How has it been for you?
It’s been a disaster really for me. My husband put lots of pressure on me to perform and was always dissatisfied with me. It caused a huge problem in our relationship.
I’ve become aware that other people have different experiences with sex. Is it just younger men who are focused on their women? I feel so much sadness that this joy wasn’t mine.

Desiree Tue 08-Feb-22 21:16:19

I am 65, married 41 years , haven’t desired sex for years
But it is high on husbands agenda
When his “performance” began to fail, about mid sixties , I said “let it go , it’s ok, we don’t need it, but he turned to viagra which dismays me
I feel such a failure that I want to leave the marriage, I don’t see what is wrong with letting sex go at 65

Audi10 Wed 02-Feb-22 22:25:51

Your husband doesn’t sound very nice I’m afraid, and no it’s not just the younger men that focus on their women, 42 years is a very long time to be unhappy with your sex life, I think I’d have moved on from him if it was me, he’s not very respectful to your feelings

Elizabeth27 Sun 30-Jan-22 20:32:03

Why does it matter if a thread is old? Some people haven’t read an old thread or they want to talk about something that has already been spoken about.

I have seen threads about a subject where someone will post that there is already a thread about it.

TheOtherCatsMother Sun 30-Jan-22 19:37:29

Sadly you are not alone. Did your husband satisfy you? Or on reflection do you think he was covering up for his own inadequacies?

Mine was very vanilla and I wasn't sad when it finally petered out earlier on in the marriage.

MerylStreep Wed 26-Jan-22 14:20:25

Esspee
Let’s see how many keep posting ?

Esspee Wed 26-Jan-22 14:15:48

This is a zombie thread.

eazybee Wed 26-Jan-22 14:10:32

If you are reading this, Karen R., you need to tell him he hasn't pleased you; don't feel guilt because he tells you you haven't pleased him. How ungentlemanly.
If you are still having any sort of relationship make it clear he is responsible for this situation, and ask what is he going to do about it.
As is said: "she said I was a rotten lover. How could she tell in two minutes?"

jillold Wed 26-Jan-22 11:18:14

Message deleted by Gransnet. Here's a link to our Talk guidelines.

BlueBelle Fri 14-Jan-22 16:18:58

Another OLD thread being revitalised why do people do this
NanaShirlz did you hunt for any sexual threads ???

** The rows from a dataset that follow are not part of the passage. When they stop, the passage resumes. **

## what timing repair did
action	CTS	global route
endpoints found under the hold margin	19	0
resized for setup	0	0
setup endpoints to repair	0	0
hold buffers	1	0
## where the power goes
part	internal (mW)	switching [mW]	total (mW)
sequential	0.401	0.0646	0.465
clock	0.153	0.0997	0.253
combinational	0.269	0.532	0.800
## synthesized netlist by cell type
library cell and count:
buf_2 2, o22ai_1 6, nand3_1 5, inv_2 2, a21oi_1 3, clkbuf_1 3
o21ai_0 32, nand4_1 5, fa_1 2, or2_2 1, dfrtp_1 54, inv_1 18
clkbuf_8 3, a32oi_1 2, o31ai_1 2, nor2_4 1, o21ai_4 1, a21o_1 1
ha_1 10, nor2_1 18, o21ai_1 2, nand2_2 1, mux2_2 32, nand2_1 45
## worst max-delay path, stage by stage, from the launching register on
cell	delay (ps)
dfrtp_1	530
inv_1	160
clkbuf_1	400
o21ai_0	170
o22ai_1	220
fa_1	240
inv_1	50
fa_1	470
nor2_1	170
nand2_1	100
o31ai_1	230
--- src/rtl/decoder_nto2n_scan.sv ---
// Registered N-to-2^N one-hot (or one-cold) decoder.
// Direct mode decodes a handshaked index; scan mode steps through every line on a prescaled tick.
module decoder_nto2n_scan #(
  parameter int unsigned N          = 2,
  parameter int unsigned PRESCALE   = 4,
  parameter bit          ACTIVE_LOW = 1'b0
) (
  input  logic              clk,
  input  logic              rst,
  input  logic              en,
  input  logic              mode,
  input  logic [N-1:0]      i,
  input  logic              in_valid,
  output logic [2**N-1:0]   d,
  output logic [N-1:0]      idx,
  output logic              out_valid
);

  localparam int unsigned W  = 2**N;
  localparam int unsigned PW = (PRESCALE > 1) ? $clog2(PRESCALE) : 1;

  localparam logic [PW-1:0] PC_LAST = PW'(PRESCALE - 1);
  localparam logic [W-1:0]  D_RST   = {W{ACTIVE_LOW}};

  logic [PW-1:0] pc_q, pc_d;
  logic [N-1:0]  idx_q, idx_d;
  logic [W-1:0]  d_q, d_d;
  logic          out_valid_q, out_valid_d;
  logic [N-1:0]  idx_next;

  // Selected line in the configured polarity.
  function automatic logic [W-1:0] decode(input logic [N-1:0] x);
    logic [W-1:0] v;
    v    = '0;
    v[x] = 1'b1;
    return ACTIVE_LOW ? ~v : v;
  endfunction

  // Scan increment wraps naturally at N bits.
  assign idx_next = idx_q + N'(1);

  // Next-state: direct mode holds pc at zero, which also clears it on any mode change.
  always_comb begin
    pc_d        = pc_q;
    idx_d       = idx_q;
    d_d         = d_q;
    out_valid_d = 1'b0;
    if (en) begin
      if (!mode) begin
        pc_d = '0;
        if (in_valid) begin
          idx_d       = i;
          d_d         = decode(i);
          out_valid_d = 1'b1;
        end
      end else if (pc_q == PC_LAST) begin
        pc_d        = '0;
        idx_d       = idx_next;
        d_d         = decode(idx_next);
        out_valid_d = 1'b1;
      end else begin
        pc_d = pc_q + PW'(1);
      end
    end
  end

  always_ff @(posedge clk or posedge rst) begin
    if (rst) begin
      pc_q        <= '0;
      idx_q       <= '0;
      d_q         <= D_RST;
      out_valid_q <= 1'b0;
    end else begin
      pc_q        <= pc_d;
      idx_q       <= idx_d;
      d_q         <= d_d;
      out_valid_q <= out_valid_d;
    end
  end

  assign d         = d_q;
  assign idx       = idx_q;
  assign out_valid = out_valid_q;

endmodule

Pammie1 Fri 14-Jan-22 15:37:33

It takes two to Tango, so please stop blaming yourself - some couples are just incompatible that way. You say you’ve been together 42 years - does that mean that your relationship has been successful in other ways ? Are you happy generally ?

Esspee Fri 14-Jan-22 15:35:11

This thread is from May last year.

PinkCosmos Fri 14-Jan-22 15:27:36

I think that men (or whatever age) can become lazy and don't make the same effort once the novelty has worn off. It is easy to blame the woman when, in truth, they can't be bothered to 'make love' anymore. It just becomes a physical act then.

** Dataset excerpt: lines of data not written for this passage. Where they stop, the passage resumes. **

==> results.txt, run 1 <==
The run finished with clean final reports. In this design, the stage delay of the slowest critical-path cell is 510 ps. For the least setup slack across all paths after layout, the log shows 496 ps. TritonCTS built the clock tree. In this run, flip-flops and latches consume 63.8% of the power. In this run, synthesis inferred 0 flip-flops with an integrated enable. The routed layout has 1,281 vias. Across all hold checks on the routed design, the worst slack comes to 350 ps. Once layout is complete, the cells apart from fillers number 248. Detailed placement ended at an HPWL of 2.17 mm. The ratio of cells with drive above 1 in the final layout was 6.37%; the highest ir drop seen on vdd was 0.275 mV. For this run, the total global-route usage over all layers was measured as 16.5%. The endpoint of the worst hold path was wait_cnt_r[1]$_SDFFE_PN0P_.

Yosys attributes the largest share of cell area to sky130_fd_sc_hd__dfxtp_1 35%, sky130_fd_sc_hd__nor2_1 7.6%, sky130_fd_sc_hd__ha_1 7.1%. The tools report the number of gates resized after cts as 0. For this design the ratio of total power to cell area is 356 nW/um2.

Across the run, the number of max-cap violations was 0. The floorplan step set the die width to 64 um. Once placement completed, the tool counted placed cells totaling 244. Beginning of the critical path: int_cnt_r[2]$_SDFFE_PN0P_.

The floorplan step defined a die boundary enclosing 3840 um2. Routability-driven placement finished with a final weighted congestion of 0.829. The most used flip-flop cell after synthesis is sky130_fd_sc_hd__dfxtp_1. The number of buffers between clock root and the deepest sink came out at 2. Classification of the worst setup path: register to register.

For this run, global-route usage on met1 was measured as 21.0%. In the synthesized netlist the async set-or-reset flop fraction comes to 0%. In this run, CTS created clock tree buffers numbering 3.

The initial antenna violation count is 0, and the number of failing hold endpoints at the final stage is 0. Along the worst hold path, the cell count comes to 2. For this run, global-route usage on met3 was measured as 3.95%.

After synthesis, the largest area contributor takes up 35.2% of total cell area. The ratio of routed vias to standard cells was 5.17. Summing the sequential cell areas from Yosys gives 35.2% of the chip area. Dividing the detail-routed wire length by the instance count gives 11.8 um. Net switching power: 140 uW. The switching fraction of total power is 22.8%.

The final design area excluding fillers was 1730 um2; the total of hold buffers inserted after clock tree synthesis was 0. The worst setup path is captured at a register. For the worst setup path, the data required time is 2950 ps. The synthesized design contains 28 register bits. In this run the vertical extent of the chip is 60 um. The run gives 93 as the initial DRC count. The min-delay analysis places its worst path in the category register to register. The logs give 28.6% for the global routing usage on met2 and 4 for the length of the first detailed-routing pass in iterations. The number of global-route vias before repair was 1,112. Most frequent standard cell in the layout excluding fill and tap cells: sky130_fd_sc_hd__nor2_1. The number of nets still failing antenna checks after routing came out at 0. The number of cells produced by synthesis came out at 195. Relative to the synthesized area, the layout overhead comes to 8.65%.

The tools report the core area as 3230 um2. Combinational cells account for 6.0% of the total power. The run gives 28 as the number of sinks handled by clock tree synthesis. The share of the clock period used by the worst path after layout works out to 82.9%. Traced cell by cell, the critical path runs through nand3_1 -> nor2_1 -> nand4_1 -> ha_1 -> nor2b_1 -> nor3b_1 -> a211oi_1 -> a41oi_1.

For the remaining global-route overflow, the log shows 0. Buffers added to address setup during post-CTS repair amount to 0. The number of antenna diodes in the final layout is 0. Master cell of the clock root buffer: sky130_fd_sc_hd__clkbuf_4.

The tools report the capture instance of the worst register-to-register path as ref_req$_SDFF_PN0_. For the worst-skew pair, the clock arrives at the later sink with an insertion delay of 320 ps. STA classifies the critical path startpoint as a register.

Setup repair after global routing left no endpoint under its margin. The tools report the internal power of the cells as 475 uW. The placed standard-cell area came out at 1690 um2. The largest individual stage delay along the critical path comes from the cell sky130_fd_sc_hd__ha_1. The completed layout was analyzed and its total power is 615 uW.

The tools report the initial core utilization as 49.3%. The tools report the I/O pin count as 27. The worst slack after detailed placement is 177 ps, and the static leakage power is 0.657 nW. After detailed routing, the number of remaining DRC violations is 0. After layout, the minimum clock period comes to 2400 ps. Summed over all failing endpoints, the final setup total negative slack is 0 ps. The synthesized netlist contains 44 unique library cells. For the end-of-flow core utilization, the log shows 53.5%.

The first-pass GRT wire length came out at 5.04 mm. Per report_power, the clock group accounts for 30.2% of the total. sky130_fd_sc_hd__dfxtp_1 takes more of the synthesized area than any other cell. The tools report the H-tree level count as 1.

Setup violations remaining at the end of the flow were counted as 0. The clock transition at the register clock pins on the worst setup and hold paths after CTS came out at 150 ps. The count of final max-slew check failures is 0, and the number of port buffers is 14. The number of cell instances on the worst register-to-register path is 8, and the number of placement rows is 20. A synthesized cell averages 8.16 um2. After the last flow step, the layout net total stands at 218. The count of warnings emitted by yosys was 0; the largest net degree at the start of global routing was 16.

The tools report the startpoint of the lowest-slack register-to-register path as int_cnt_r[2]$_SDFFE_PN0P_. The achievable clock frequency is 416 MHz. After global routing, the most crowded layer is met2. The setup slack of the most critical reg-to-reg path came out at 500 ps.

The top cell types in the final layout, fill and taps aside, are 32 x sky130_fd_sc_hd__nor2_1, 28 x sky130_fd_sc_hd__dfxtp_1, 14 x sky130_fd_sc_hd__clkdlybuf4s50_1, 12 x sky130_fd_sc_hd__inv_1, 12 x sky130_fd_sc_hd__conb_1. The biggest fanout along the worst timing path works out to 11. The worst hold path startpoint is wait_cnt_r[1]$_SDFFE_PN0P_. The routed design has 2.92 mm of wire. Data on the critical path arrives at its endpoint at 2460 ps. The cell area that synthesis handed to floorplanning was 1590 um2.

I would hate to feel under pressure to 'perform'. there would nothing more off putting.

I am not sure about the advice to read the Kama Sutra and play games etc. To me this would make the whole thing seemed forced and just being done for the sake of it.

yggdrasil Fri 14-Jan-22 15:16:15

Get yourself a friend-with-benefits. No commitment, just a bit of fun.

Or tell him you have converted to polyamory grin

Nannashirlz Fri 14-Jan-22 14:16:33

Well all I can say is knocking you down won’t help your sex life. I would say to him well if you were that good I’d be much better lol. Seriously thou don’t stay with someone if you not happy plenty more fish in the ocean. Just waiting for mine to bite lol

Hetty58 Mon 03-Jan-22 17:31:19

KarenR, I can't imagine no pleasure for 42 years - two life sentences! I've always held the view that if somebody wants sex - it's up to them to get me in the mood. Your husband is obviously rubbish at that. Time to get a decent lover?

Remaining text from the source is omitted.